*Task to complete*
Whenever a line below includes the word "channel", copy that line.

Stored items from a collection:
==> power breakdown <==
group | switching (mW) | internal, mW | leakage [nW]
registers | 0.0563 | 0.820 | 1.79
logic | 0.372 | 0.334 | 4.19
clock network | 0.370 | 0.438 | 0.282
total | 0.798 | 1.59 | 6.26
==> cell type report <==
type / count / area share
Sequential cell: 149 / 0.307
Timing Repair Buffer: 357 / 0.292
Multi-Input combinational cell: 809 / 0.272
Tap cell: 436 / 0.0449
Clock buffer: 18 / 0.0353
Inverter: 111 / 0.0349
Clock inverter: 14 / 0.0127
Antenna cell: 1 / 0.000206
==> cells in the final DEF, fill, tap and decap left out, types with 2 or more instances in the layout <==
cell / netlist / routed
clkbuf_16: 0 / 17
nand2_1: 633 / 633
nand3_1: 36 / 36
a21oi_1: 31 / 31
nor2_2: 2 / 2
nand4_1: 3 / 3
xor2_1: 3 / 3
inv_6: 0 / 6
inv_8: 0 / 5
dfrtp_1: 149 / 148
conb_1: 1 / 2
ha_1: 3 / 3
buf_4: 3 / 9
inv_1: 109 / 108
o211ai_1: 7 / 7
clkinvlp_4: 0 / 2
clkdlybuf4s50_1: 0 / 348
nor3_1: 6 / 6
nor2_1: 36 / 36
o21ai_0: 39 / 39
## src/rtl/aes_ctrl_pkg.sv

```systemverilog
// Shared control types for the AES-128 core front end: arbiter state encoding
// and requester/watchdog sizing, also used by the core start/done wrapper.
// Pure declarations, no logic.
package aes_ctrl_pkg;

  // Largest requester count the arbiter supports (grant index fits in 2 bits).
  localparam int NREQ_MAX = 4;

  // Default BUSY watchdog limit in cycles (only used when AES_WATCHDOG_EN is defined).
  localparam int TIMEOUT_CYCLES_DEF = 64;

  typedef enum logic [1:0] {
    IDLE,
    ISSUE,
    BUSY,
    RESP
  } arb_state_t;

endpackage

```

## src/rtl/aes_job_arbiter_rr_picker.sv

```systemverilog
// Purpose: round-robin pick of the first valid requester at or above rr_ptr, wrapping.
// Latency: purely combinational, zero cycles.
// Backpressure: none; the caller decides whether the pick is accepted.
module rr_picker
  import aes_ctrl_pkg::*;
#(
  parameter int NREQ = 2,
  parameter int IW   = $clog2(NREQ)
) (
  input  logic [NREQ-1:0] req_valid,
  input  logic [IW-1:0]   rr_ptr,
  output logic            any,
  output logic [IW-1:0]   g
);

  // Doubling the request vector lets a plain right shift act as a rotate.
  logic [2*NREQ-1:0] dbl;
  logic [NREQ-1:0]   rot;
  int                sum;

  assign dbl = {req_valid, req_valid};

  // Rotate so rr_ptr sits at bit 0, then take the lowest set bit; scanning
  // downward lets the lowest offset win, and the offset maps back modulo NREQ.
  always_comb begin
    rot = NREQ'(dbl >> rr_ptr);
    any = |rot;
    g   = '0;
    sum = 0;
    for (int k = NREQ - 1; k >= 0; k--) begin
      if (rot[k]) begin
        sum = int'(rr_ptr) + k;
        if (sum >= NREQ) begin
          sum = sum - NREQ;
        end
        g = IW'(sum);
      end
    end
  end

endmodule

```

## src/rtl/aes_job_arbiter.sv

```systemverilog
// Purpose: shares one AES-128 core among NREQ requesters, round-robin, one job at a time.
// Latency: accept at N -> core_start at N+1; core_done at M -> resp_valid at M+1.
// Backpressure: no accept while a job is in flight; resp_valid holds until resp_ready.
// Optional feature: define AES_WATCHDOG_EN for a BUSY timeout that returns resp_err=1.
module aes_job_arbiter
  import aes_ctrl_pkg::*;
#(
  parameter int NREQ           = 2,
  parameter int TIMEOUT_CYCLES = TIMEOUT_CYCLES_DEF
) (
  input  logic                     clk,
  input  logic                     reset_n,
  input  logic [NREQ-1:0]          req_valid,
  input  logic [NREQ-1:0]          req_encrypt,
  input  logic [NREQ-1:0]          req_new_key,
  output logic [NREQ-1:0]          req_ready,
  output logic [$clog2(NREQ)-1:0]  grant_idx,
  output logic                     busy,
  output logic                     core_start,
  output logic                     core_sel_cypher,
  output logic                     core_key_change,
  input  logic                     core_done,
  output logic [NREQ-1:0]          resp_valid,
  input  logic [NREQ-1:0]          resp_ready
`ifdef AES_WATCHDOG_EN
  ,
  output logic                     resp_err
`endif
);

  localparam int IW = $clog2(NREQ);

  // Reject configurations the grant encoding or watchdog cannot represent.
  if (NREQ < 2 || NREQ > NREQ_MAX || TIMEOUT_CYCLES < 2) begin : g_bad_cfg
    $error("aes_job_arbiter: NREQ must be 2..4 and TIMEOUT_CYCLES at least 2");
  end

  arb_state_t       state;
  logic [IW-1:0]    gnt;
  logic [IW-1:0]    rr_ptr;
  logic [IW-1:0]    rr_next;
  logic             key_valid;
  logic [IW-1:0]    key_owner;

  logic             pick_any;
  logic [IW-1:0]    pick_g;
  logic [NREQ-1:0]  pick_oh;
  logic [NREQ-1:0]  gnt_oh;
  logic             enc_sel;
  logic             nk_sel;
  logic             resp_hs;

`ifdef AES_WATCHDOG_EN
  localparam int               WD_W    = $clog2(TIMEOUT_CYCLES);
  localparam logic [WD_W-1:0]  WD_LAST = WD_W'(TIMEOUT_CYCLES - 1);
  logic [WD_W-1:0]             wd_cnt;
`endif

  rr_picker #(
    .NREQ (NREQ),
    .IW   (IW)
  ) u_pick (
    .req_valid (req_valid),
    .rr_ptr    (rr_ptr),
    .any       (pick_any),
    .g         (pick_g)
  );

  assign pick_oh   = NREQ'(1) << pick_g;
  assign gnt_oh    = NREQ'(1) << gnt;
  assign enc_sel   = |(req_encrypt & pick_oh);
  assign nk_sel    = |(req_new_key & pick_oh);
  assign resp_hs   = |(resp_ready & gnt_oh);
  assign grant_idx = gnt;

  // Accept strobe is offered only in IDLE, to the round-robin winner.
  always_comb begin
    req_ready = '0;
    if (state == IDLE && pick_any) begin
      req_ready = pick_oh;
    end
  end

  // Next rotation start: one past the requester just served, wrapping.
  always_comb begin
    rr_next = '0;
    if (int'(gnt) != NREQ - 1) begin
      rr_next = gnt + 1'b1;
    end
  end

  // Job FSM: accept, issue a one-cycle start, wait for the core, hold the response.
  always_ff @(posedge clk or negedge reset_n) begin
    if (!reset_n) begin
      state           <= IDLE;
      gnt             <= '0;
      rr_ptr          <= '0;
      key_valid       <= 1'b0;
      key_owner       <= '0;
      busy            <= 1'b0;
      core_start      <= 1'b0;
      core_sel_cypher <= 1'b0;
      core_key_change <= 1'b0;
      resp_valid      <= '0;
`ifdef AES_WATCHDOG_EN
      wd_cnt          <= '0;
      resp_err        <= 1'b0;
`endif
    end else begin
      // Start and its qualifiers live for the single ISSUE cycle only.
      core_start      <= 1'b0;
      core_sel_cypher <= 1'b0;
      core_key_change <= 1'b0;
      case (state)
        IDLE: begin
          if (pick_any) begin
            gnt             <= pick_g;
            busy            <= 1'b1;
            core_start      <= 1'b1;
            core_sel_cypher <= enc_sel;
            // Re-expand whenever the expanded key might not belong to this requester.
            core_key_change <= nk_sel | ~key_valid | (key_owner != pick_g);
            state           <= ISSUE;
          end
        end
        ISSUE: begin
          key_valid <= 1'b1;
          key_owner <= gnt;
`ifdef AES_WATCHDOG_EN
          wd_cnt    <= '0;
`endif
          state     <= BUSY;
        end
        BUSY: begin
          if (core_done) begin
            resp_valid <= gnt_oh;
`ifdef AES_WATCHDOG_EN
            resp_err   <= 1'b0;
`endif
            state      <= RESP;
          end
`ifdef AES_WATCHDOG_EN
          else if (wd_cnt == WD_LAST) begin
            // The core state is unknown after a hang, so its key is no longer trusted.
            resp_valid <= gnt_oh;
            resp_err   <= 1'b1;
            key_valid  <= 1'b0;
            state      <= RESP;
          end else begin
            wd_cnt <= wd_cnt + 1'b1;
          end
`endif
        end
        RESP: begin
          if (resp_hs) begin
            resp_valid <= '0;
            busy       <= 1'b0;
            rr_ptr     <= rr_next;
`ifdef AES_WATCHDOG_EN
            resp_err   <= 1'b0;
`endif
            state      <= IDLE;
          end
        end
        default: state <= IDLE;
      endcase
    end
  end

endmodule

```
==> config.mk <==
export PLATFORM = sky130hd
export DESIGN_NAME = instr_encoder
export DESIGN_NICKNAME = d
export VERILOG_FILES = /design/src/rtl/riscv_pkg.sv /design/src/rtl/imm_packer.sv /design/src/rtl/instr_encoder.sv
export SDC_FILE = /design/constraint.sdc
export NUM_CORES = 1
export LEC_CHECK = 0
export ABC_AREA = 1
export CAP_MARGIN = 20
export CORE_ASPECT_RATIO = 2
export CORE_MARGIN = 2
export CORE_UTILIZATION = 40
export CTS_CLUSTER_SIZE = 16
export DETAILED_ROUTE_END_ITERATION = 10
export PLACE_DENSITY = 0.63
export SYNTH_ARGS = -nofsm -noshare
export SYNTH_HDL_FRONTEND = slang
export SYNTH_SLANG_ARGS = --single-unit
export TNS_END_PERCENT = 50
==> constraint.sdc <==
create_clock -name clk -period 1.8 [get_ports clk]
set_input_delay 0.27 -clock clk [delete_from_list [all_inputs] [get_ports clk]]
set_output_delay 0.27 -clock clk [all_outputs]
set_load 0.05 [all_outputs]
==> src/rtl/riscv_pkg.sv <==
// Shared RV64 encoding constants, instruction-kind enum and immediate range checks.
package riscv_pkg;

    localparam logic [6:0] OP_LOAD   = 7'b0000011;
    localparam logic [6:0] OP_STORE  = 7'b0100011;
    localparam logic [6:0] OP_BRANCH = 7'b1100011;
    localparam logic [6:0] OP_RTYPE  = 7'b0110011;

    typedef enum logic [1:0] {
        KIND_LOAD   = 2'b00,
        KIND_STORE  = 2'b01,
        KIND_BRANCH = 2'b10,
        KIND_RTYPE  = 2'b11
    } kind_e;

    // True when imm is exactly the sign extension of its low 12 bits.
    function automatic logic fits_imm12(input logic [63:0] imm);
        return imm == {{52{imm[11]}}, imm[11:0]};
    endfunction

    // True when imm is exactly the sign extension of its low 13 bits
    // (alignment is checked separately by the branch packer).
    function automatic logic fits_imm13(input logic [63:0] imm);
        return imm == {{51{imm[12]}}, imm[12:0]};
    endfunction

endpackage

==> src/rtl/imm_packer.sv <==
// Combinational packer: decoded fields -> 32-bit RV instruction word plus a
// legality flag saying whether the immediate is representable in the format.
module imm_packer
    import riscv_pkg::*;
(
    input  logic [1:0]  kind,
    input  logic [4:0]  rd,
    input  logic [4:0]  rs1,
    input  logic [4:0]  rs2,
    input  logic [2:0]  funct3,
    input  logic [6:0]  funct7,
    input  logic [63:0] imm,
    output logic [31:0] word,
    output logic        legal
);

    // Select the bit layout for the instruction kind and judge the immediate.
    always_comb begin
        word  = '0;
        legal = 1'b0;
        case (kind)
            KIND_LOAD: begin
                word  = {imm[11:0], rs1, funct3, rd, OP_LOAD};
                legal = fits_imm12(imm);
            end
            KIND_STORE: begin
                word  = {imm[11:5], rs2, rs1, funct3, imm[4:0], OP_STORE};
                legal = fits_imm12(imm);
            end
            KIND_BRANCH: begin
                word  = {imm[12], imm[10:5], rs2, rs1, funct3, imm[4:1], imm[11], OP_BRANCH};
                legal = fits_imm13(imm) && !imm[0];
            end
            default: begin
                word  = {funct7, rs2, rs1, funct3, rd, OP_RTYPE};
                legal = 1'b1;
            end
        endcase
    end

endmodule

==> src/rtl/instr_encoder.sv <==
// Sequential instruction encoder: accepts field bundles, packs legal ones into
// words tagged with an incrementing address, and buffers them in a small FIFO.
// Illegal immediates are dropped and recorded in a sticky flag and counter.
module instr_encoder
    import riscv_pkg::*;
#(
    parameter logic [63:0] BASE_ADDR  = 64'h0,
    parameter int          FIFO_DEPTH = 2
) (
    input  logic        clk,
    input  logic        reset,
    input  logic        flush,
    input  logic        in_valid,
    output logic        in_ready,
    input  logic [1:0]  kind,
    input  logic [4:0]  rd,
    input  logic [4:0]  rs1,
    input  logic [4:0]  rs2,
    input  logic [2:0]  funct3,
    input  logic [6:0]  funct7,
    input  logic [63:0] imm,
    output logic        out_valid,
    input  logic        out_ready,
    output logic [31:0] out_instr,
    output logic [63:0] out_addr,
    output logic        err,
    output logic [7:0]  err_count
);

    localparam int PTR_W = (FIFO_DEPTH > 1) ? $clog2(FIFO_DEPTH) : 1;
    localparam int CNT_W = PTR_W + 1;
    localparam logic [CNT_W-1:0] DEPTH_CNT = CNT_W'(FIFO_DEPTH);

    logic [31:0]      word;
    logic             legal;
    logic             accept, push, reject, pop;

    logic [31:0]      instr_mem_q [FIFO_DEPTH];
    logic [31:0]      instr_mem_d [FIFO_DEPTH];
    logic [63:0]      addr_mem_q  [FIFO_DEPTH];
    logic [63:0]      addr_mem_d  [FIFO_DEPTH];
    logic [PTR_W-1:0] wr_ptr_q, wr_ptr_d;
    logic [PTR_W-1:0] rd_ptr_q, rd_ptr_d;
    logic [CNT_W-1:0] count_q, count_d;
    logic [63:0]      addr_cnt_q, addr_cnt_d;
    logic             err_q, err_d;
    logic [7:0]       err_count_q, err_count_d;

    imm_packer u_packer (
        .kind   (kind),
        .rd     (rd),
        .rs1    (rs1),
        .rs2    (rs2),
        .funct3 (funct3),
        .funct7 (funct7),
        .imm    (imm),
        .word   (word),
        .legal  (legal)
    );

    // Handshake: readiness comes only from registered occupancy and flush.
    always_comb begin
        in_ready  = (count_q != DEPTH_CNT) && !flush;
        out_valid = (count_q != '0);
        out_instr = out_valid ? instr_mem_q[rd_ptr_q] : '0;
        out_addr  = out_valid ? addr_mem_q[rd_ptr_q]  : '0;
        err       = err_q;
        err_count = err_count_q;
        accept    = in_valid && in_ready;
        push      = accept && legal;
        reject    = accept && !legal;
        pop       = out_valid && out_ready;
    end

    // Next-state for FIFO, address counter and error tracking; flush clears
    // the queue and address but deliberately keeps the error history.
    always_comb begin
        instr_mem_d = instr_mem_q;
        addr_mem_d  = addr_mem_q;
        wr_ptr_d    = wr_ptr_q;
        rd_ptr_d    = rd_ptr_q;
        count_d     = count_q;
        addr_cnt_d  = addr_cnt_q;
        err_d       = err_q | reject;
        err_count_d = (reject && err_count_q != 8'hFF) ? err_count_q + 8'd1 : err_count_q;
        if (flush) begin
            wr_ptr_d   = '0;
            rd_ptr_d   = '0;
            count_d    = '0;
            addr_cnt_d = BASE_ADDR;
        end else begin
            if (push) begin
                instr_mem_d[wr_ptr_q] = word;
                addr_mem_d[wr_ptr_q]  = addr_cnt_q;
                wr_ptr_d              = wr_ptr_q + 1'b1;
                addr_cnt_d            = addr_cnt_q + 64'd4;
            end
            if (pop) begin
                rd_ptr_d = rd_ptr_q + 1'b1;
            end
            count_d = count_q + CNT_W'(push) - CNT_W'(pop);
        end
    end

    // Per-entry storage registers, cleared on reset so no stale word survives.
    generate
        for (genvar gi = 0; gi < FIFO_DEPTH; gi++) begin : g_entry
            always_ff @(posedge clk or negedge reset) begin
                if (!reset) begin
                    instr_mem_q[gi] <= '0;
                    addr_mem_q[gi]  <= '0;
                end else begin
                    instr_mem_q[gi] <= instr_mem_d[gi];
                    addr_mem_q[gi]  <= addr_mem_d[gi];
                end
            end
        end
    endgenerate

    // Control state registers.
    always_ff @(posedge clk or negedge reset) begin
        if (!reset) begin
            wr_ptr_q    <= '0;
            rd_ptr_q    <= '0;
            count_q     <= '0;
            addr_cnt_q  <= BASE_ADDR;
            err_q       <= 1'b0;
            err_count_q <= '0;
        end else begin
            wr_ptr_q    <= wr_ptr_d;
            rd_ptr_q    <= rd_ptr_d;
            count_q     <= count_d;
            addr_cnt_q  <= addr_cnt_d;
            err_q       <= err_d;
            err_count_q <= err_count_d;
        end
    end

endmodule

==> flow_metrics.tcl <==
set metrics [dict create \
    cts_max_level 1 \
    path_clk_slew_ns 0.07 \
    nets 2643 \
    maxCapViolCount 0 \
    synth_cell_type_count 32 \
    period_needed_ns 2.12 \
    r2r_start "addr_cnt_q[8]" \
    finalCritPeriodShare_pct 118 \
    drt-total-wl_mm 62.7 \
    reg2regPathDepth 10 \
    slew_headroom_pct 58.1 \
    die_h_um 280 \
    hold_start "imm[0]" \
    seq_area_frac_synth_pct 42.2 \
    crit_required_ns 1.53 \
    grt_max_degree 63 \
    path_cells "nor2_4 > buf_12 > buf_12 > a21oi_2 > buf_12" \
    fmax_mhz 471 \
    p_per_area_nw_per_um2 820 \
    synthesis.area_um2 15200 \
    yosys.area.top_type "dfrtp_1" \
    grt_pass1_wl_mm 88.0 \
    vias_per_cell 5.56 \
    skew_ns 0.0243 \
    syn_area_per_cell_um2 6.99 \
    hold_depth 5 \
    crit_type "flop to output pin" \
    end_kind "output pin" \
    multi_input_area_um2 8530 \
    hp-class "input pin to flop" \
    antenna_found_initial 1 \
    n_antenna_cell 0 \
    peakVddDrop_mv 0.610 \
    first_pass_iters 6 \
    start_util_pct 40.3 \
    core_um2 37800 \
    ys_top_cells_by_area "dfrtp_1, nand2_1, nand4_1, nor2_1, nand3_1" \
    io_buffers 198 \
    ant_nets 0 \
    dp_hpwl_mm 39.8 \
    startpoint_type "flop" \
    finalWorstSetupSlack_ns -0.324 \
    crit_fanout 17 \
    place.gp.congestion 1.00 \
    regArea_um2 6440 \
    die_w_um 142 \
    drc 0 \
    vias 16800 \
    root_buffer "clkbuf_16" \
    r2r_slack_ns -0.17 \
    critPathBufInv 3 \
    cts_tree "yes" \
    slowest_delay_ns 0.46 \
    cts_buffers 25 \
    worst_pin_slew_ns 0.628 \
    drt_iter0_markers 1217 \
    yosys_warnings 0 \
    wl_per_cell_um 20.7 \
    yosysTopAreaCellShare_pct 42.2 \
    violations "negative setup slack" \
    whs_endpoint "instr_mem_q[7]" \
    fillers 3286 \
    boundaryPins 203 \
    hold_viol 0 \
    die-area_um2 39700 \
    grt_remaining_overflow 0 \
    insertion_delay_ns 0.56 \
    hold_ws_ns 0.232 \
    drive_gt1_share_pct 26.0 \
    clk_path_buf_depth 3 \
    syn_inst 2178 \
    reg2reg_to "addr_cnt_q[31]" \
    grt_pass1_vias 16500 \
    rows 101 \
    setup_violations 103 \
    drv_slew 0 \
    ys_ff_latch 257 \
    areaGrowthSynthToFinish_pct 49.5 \
    cp.arrival_ns 1.85 \
    postPlaceCellArea_um2 20200 \
    worst_path_dominant_cell_family "buffers and inverters" \
    cts.sink_count 257 \
    grt_usage_pct 28.0 \
    p_leak_uw 0.0111 \
    status "finished, violations left" \
    slowest_stage "dfrtp_2" \
    final_cell_area_um2 22800 \
    rsz0062_at_grt "true" \
    cpMostUsedCell "buf_12" \
]
==> flip-flops by register name (all words and copies together), names as in the netlist <==
register     count
addr_mem_q     124
addr_cnt_q      62
instr_mem_q     58
err_count        8
count_q          2
err              1
rd_ptr_q         1
wr_ptr_q         1
`config.mk`:
```
export PLATFORM = sky130hd
export DESIGN_NAME = seg_scan_driver
export DESIGN_NICKNAME = d
export VERILOG_FILES = /design/src/rtl/seg_scan_pkg.sv /design/src/rtl/seg_scan_driver_decode.sv /design/src/rtl/seg_scan_driver.sv
export SDC_FILE = /design/constraint.sdc
export NUM_CORES = 1
export LEC_CHECK = 0
export ABC_CLOCK_PERIOD_IN_PS = 2600
export CAP_MARGIN = 20
export CORE_ASPECT_RATIO = 1.2
export CORE_UTILIZATION = 45
export CTS_BUF_LIST = sky130_fd_sc_hd__clkbuf_16
export DETAILED_ROUTE_END_ITERATION = 7
export PLACE_DENSITY = 0.72
export SYNTH_ARGS = -nofsm -noshare
export SYNTH_HDL_FRONTEND = slang
export SYNTH_SLANG_ARGS = --single-unit
export TNS_END_PERCENT = 50
```
`constraint.sdc`:
```
create_clock -name clk -period 2.6 [get_ports clk]
set_clock_uncertainty 0.15 [all_clocks]
set_input_delay 0.78 -clock clk [delete_from_list [all_inputs] [get_ports clk]]
set_output_delay 0.78 -clock clk [all_outputs]
set_load 0.01 [all_outputs]
```
$ cat src/rtl/key_conditioner_if.sv
// -----------------------------------------------------------------------------
// key_conditioner_if
//
// Purpose:
//    Bundles the per-channel key pins, the repeat enables and all conditioned
//    outputs of key_conditioner into one interface. Each vector is N_CH bits
//    wide, with bit n belonging to channel n.
//
// Signals:
//    i_key        raw asynchronous pins
//    i_repeat_en  per-channel auto-repeat enable
//    o_level      debounced pressed level (1 = pressed)
//    o_press      one-cycle pulse on debounced press
//    o_release    one-cycle pulse on debounced release
//    o_long       one-cycle pulse when the hold time reaches the long threshold
//    o_repeat     one-cycle pulse every repeat interval after a long press
//    dbg_state    per-channel FSM state, 2 bits per channel
//                 (bits [2n+1:2n] belong to channel n)
//
// Modports:
//    master  drives the pins and enables; observes the outputs (board/bench)
//    slave   the conditioner itself
//
// Handshake:
//    None. Every output is a plain registered level or a one-cycle pulse,
//    sampled on i_clk. There is no valid/ready flow control, so a consumer
//    must look at the pulses on every cycle or it will miss them.
// -----------------------------------------------------------------------------
interface key_conditioner_if #(
   parameter int N_CH = 4
);
   logic [N_CH-1:0]   i_key;
   logic [N_CH-1:0]   i_repeat_en;
   logic [N_CH-1:0]   o_level;
   logic [N_CH-1:0]   o_press;
   logic [N_CH-1:0]   o_release;
   logic [N_CH-1:0]   o_long;
   logic [N_CH-1:0]   o_repeat;
   logic [2*N_CH-1:0] dbg_state;

   modport master (
      output i_key,
      output i_repeat_en,
      input  o_level,
      input  o_press,
      input  o_release,
      input  o_long,
      input  o_repeat,
      input  dbg_state
   );

   modport slave (
      input  i_key,
      input  i_repeat_en,
      output o_level,
      output o_press,
      output o_release,
      output o_long,
      output o_repeat,
      output dbg_state
   );
endinterface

*Your solution*
//    Bundles the per-channel key pins, the repeat enables and all conditioned
//    wide, with bit n belonging to channel n.
//    i_repeat_en  per-channel auto-repeat enable
//    dbg_state    per-channel FSM state, 2 bits per channel
//                 (bits [2n+1:2n] belong to channel n)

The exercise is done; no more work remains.